▶ Records for the exercise:

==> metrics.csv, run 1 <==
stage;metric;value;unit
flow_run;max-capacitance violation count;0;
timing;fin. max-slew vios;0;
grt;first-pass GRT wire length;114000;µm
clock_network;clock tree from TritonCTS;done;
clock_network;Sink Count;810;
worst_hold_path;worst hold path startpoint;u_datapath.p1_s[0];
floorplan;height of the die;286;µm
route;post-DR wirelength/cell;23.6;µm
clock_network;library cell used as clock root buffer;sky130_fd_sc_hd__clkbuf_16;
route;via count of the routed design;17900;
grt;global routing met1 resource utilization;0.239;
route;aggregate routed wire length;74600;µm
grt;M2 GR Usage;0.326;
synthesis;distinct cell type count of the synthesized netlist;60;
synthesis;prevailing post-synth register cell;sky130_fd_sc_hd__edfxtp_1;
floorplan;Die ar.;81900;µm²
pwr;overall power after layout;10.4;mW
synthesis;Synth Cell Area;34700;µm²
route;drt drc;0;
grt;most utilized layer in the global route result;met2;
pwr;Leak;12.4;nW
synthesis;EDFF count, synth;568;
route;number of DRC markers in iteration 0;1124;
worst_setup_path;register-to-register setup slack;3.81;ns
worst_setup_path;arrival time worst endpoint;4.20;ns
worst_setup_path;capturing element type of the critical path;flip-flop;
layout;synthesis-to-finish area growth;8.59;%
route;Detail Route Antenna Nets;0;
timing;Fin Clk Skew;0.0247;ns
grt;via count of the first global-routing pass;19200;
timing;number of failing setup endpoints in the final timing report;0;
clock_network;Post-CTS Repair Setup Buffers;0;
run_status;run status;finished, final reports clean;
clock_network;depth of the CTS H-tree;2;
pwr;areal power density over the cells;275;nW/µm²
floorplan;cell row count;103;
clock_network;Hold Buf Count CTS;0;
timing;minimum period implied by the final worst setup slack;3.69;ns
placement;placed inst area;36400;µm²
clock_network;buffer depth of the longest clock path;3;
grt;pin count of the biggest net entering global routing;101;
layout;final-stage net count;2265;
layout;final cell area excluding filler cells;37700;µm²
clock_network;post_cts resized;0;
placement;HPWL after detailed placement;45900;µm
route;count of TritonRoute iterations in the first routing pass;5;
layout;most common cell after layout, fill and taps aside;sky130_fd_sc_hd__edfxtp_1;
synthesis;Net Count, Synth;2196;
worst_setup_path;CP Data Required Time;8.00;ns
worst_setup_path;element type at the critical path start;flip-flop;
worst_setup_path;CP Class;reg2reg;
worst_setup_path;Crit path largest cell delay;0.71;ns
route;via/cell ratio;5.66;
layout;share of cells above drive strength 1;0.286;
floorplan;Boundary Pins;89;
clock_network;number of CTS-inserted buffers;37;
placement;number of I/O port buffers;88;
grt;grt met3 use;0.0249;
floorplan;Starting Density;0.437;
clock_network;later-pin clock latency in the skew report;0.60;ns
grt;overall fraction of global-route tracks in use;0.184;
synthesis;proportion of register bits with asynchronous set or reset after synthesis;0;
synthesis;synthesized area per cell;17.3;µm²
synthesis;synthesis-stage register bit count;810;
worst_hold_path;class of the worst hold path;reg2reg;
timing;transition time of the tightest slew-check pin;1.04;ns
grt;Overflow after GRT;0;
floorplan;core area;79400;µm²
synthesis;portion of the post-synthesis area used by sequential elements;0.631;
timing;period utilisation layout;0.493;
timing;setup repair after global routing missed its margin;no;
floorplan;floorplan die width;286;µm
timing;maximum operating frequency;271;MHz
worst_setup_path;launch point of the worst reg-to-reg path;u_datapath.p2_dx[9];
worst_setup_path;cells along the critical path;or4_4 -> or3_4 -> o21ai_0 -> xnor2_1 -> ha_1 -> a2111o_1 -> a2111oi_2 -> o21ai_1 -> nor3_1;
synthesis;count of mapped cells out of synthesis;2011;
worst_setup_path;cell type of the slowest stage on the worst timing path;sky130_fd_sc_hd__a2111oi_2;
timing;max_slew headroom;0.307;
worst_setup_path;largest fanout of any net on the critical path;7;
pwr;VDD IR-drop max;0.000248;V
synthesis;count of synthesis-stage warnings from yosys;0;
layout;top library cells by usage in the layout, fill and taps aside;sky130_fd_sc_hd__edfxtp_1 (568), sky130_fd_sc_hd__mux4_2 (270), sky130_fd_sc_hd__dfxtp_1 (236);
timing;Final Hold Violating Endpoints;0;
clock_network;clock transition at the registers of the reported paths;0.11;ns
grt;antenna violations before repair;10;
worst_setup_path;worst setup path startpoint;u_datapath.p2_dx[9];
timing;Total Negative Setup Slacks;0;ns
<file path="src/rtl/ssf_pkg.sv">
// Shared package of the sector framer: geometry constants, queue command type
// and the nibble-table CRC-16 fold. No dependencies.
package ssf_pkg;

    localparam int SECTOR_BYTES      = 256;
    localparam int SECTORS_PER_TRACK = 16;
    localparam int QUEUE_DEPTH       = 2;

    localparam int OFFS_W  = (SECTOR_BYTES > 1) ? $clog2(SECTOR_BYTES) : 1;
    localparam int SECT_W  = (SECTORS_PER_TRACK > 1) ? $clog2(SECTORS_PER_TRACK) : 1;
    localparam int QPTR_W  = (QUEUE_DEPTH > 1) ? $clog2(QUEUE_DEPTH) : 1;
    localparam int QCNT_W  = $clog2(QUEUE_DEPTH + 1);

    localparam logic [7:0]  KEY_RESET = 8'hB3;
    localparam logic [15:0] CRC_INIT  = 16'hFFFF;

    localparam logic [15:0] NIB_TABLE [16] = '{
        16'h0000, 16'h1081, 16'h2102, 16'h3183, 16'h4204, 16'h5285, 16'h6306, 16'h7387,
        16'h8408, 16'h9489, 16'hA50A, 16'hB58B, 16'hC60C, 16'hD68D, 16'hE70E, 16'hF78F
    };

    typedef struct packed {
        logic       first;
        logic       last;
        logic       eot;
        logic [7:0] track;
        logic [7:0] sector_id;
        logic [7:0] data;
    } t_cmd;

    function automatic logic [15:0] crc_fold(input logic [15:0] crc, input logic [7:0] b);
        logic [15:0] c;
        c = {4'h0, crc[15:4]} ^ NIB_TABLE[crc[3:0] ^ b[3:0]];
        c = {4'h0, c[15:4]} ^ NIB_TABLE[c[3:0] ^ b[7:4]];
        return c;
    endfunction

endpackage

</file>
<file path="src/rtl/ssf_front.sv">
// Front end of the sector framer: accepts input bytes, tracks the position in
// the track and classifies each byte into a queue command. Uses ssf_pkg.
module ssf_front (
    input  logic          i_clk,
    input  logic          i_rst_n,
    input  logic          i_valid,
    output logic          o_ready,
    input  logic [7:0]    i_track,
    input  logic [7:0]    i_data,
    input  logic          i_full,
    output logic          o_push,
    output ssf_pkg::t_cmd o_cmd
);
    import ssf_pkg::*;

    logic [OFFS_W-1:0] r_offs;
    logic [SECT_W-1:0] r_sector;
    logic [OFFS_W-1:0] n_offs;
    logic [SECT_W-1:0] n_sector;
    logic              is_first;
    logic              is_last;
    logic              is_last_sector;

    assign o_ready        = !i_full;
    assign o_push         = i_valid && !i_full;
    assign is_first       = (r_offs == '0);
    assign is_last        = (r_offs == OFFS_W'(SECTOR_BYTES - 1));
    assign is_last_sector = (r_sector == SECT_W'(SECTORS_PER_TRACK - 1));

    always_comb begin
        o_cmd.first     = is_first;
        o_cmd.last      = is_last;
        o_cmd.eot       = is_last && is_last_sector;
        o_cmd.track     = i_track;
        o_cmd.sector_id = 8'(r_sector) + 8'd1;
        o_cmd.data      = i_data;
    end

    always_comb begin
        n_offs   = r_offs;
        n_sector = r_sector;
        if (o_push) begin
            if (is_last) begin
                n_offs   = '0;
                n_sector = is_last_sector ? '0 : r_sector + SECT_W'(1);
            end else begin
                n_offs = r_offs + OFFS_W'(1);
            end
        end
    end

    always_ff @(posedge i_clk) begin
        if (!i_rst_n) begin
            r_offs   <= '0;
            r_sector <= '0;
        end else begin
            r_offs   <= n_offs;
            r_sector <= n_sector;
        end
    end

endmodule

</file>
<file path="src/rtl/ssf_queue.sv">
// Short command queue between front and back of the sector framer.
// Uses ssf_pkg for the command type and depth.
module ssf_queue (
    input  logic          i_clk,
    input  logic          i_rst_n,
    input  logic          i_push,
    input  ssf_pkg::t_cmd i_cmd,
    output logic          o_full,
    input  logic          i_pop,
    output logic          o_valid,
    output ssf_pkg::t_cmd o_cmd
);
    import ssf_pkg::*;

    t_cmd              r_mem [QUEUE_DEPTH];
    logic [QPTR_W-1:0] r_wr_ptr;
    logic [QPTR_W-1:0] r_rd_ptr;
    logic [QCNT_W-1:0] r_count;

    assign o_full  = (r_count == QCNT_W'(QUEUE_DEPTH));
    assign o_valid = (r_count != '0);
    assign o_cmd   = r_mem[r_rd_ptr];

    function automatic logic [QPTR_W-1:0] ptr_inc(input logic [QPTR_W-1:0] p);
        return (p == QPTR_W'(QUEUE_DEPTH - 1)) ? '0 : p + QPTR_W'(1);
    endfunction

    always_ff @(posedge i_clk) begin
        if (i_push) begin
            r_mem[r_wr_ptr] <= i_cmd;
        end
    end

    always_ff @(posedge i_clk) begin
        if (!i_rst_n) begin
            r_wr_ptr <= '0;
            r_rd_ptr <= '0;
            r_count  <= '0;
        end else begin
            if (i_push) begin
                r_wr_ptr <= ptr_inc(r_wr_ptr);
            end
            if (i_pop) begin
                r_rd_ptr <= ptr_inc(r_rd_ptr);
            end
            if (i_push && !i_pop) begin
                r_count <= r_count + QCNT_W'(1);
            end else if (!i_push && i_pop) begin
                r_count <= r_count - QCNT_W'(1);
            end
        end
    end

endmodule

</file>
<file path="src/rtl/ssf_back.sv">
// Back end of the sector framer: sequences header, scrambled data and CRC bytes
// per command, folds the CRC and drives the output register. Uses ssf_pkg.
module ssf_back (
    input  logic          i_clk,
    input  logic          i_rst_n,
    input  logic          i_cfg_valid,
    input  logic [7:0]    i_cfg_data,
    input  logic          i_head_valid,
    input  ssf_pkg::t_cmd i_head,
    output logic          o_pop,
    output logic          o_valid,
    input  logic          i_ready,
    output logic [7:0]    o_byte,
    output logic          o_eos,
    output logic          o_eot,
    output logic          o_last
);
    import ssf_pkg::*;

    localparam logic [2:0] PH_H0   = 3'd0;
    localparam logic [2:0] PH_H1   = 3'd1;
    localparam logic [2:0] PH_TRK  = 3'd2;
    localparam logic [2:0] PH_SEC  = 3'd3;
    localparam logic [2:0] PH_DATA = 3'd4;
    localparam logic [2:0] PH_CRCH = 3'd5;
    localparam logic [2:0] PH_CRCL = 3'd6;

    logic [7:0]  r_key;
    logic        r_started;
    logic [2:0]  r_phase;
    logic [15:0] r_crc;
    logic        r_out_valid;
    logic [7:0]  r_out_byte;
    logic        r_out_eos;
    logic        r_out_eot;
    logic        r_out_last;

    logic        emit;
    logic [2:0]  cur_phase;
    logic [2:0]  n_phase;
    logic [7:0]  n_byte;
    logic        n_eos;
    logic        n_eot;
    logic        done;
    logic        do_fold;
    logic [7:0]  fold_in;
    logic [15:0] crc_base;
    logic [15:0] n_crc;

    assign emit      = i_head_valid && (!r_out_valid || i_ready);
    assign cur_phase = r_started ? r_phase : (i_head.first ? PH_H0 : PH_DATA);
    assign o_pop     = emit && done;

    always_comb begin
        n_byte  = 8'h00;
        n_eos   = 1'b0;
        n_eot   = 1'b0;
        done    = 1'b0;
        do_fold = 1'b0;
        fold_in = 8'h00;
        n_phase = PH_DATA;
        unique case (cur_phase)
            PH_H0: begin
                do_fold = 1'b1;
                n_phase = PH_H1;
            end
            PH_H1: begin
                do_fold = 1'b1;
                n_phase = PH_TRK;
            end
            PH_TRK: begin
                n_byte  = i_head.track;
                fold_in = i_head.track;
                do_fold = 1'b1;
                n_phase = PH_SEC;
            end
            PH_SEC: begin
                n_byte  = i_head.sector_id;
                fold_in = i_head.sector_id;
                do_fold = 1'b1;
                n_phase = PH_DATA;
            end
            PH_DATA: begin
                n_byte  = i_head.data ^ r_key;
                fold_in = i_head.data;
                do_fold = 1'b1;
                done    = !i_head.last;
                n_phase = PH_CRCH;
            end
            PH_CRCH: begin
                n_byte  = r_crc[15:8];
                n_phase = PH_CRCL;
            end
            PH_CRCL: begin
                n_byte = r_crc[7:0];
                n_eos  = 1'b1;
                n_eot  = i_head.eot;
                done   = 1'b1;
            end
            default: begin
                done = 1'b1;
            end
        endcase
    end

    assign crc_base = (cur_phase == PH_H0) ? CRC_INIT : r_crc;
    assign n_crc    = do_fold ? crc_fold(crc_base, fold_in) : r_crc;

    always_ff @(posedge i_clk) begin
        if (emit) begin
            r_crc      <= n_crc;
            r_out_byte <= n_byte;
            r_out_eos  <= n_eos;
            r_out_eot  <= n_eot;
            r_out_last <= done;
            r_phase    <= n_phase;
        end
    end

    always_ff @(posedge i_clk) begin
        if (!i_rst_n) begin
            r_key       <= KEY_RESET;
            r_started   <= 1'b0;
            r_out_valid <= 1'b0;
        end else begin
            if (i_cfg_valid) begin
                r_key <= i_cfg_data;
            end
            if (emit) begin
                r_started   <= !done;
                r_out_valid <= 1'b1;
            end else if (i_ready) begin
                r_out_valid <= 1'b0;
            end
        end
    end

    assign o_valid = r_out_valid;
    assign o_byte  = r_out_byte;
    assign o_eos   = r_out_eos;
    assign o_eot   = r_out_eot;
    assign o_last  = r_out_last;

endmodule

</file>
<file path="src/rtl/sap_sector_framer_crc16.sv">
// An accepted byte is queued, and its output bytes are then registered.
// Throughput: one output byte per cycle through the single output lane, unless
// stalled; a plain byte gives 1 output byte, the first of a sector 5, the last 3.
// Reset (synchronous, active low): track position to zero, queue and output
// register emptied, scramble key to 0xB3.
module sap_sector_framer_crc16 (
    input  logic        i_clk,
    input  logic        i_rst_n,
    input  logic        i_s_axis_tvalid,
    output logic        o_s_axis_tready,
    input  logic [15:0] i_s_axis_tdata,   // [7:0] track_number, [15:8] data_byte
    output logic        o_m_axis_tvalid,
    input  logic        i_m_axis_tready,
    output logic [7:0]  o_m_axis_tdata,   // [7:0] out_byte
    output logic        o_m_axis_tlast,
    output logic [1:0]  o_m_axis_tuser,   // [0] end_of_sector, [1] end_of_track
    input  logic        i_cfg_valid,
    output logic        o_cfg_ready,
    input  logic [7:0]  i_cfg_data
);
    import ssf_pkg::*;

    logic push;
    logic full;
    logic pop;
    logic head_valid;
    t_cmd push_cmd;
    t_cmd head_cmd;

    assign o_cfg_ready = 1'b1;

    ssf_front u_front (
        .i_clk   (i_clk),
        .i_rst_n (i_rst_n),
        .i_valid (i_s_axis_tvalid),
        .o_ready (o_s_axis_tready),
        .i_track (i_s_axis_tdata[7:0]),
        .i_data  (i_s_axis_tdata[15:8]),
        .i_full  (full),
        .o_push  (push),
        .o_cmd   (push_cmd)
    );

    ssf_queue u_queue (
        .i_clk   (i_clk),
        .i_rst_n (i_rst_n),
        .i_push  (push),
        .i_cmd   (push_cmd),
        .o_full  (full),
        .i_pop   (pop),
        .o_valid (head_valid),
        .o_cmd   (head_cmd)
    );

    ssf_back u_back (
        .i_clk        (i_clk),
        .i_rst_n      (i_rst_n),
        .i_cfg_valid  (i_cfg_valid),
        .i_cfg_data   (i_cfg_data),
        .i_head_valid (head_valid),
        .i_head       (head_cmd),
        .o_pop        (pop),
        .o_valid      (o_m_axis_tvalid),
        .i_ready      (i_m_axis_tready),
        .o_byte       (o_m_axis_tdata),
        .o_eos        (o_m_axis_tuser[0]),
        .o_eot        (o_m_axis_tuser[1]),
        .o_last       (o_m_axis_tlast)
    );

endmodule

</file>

▶ What to work on: How many lines of the listing hold the string "synthesis"? Give the number alone.

▶ Answer box: 12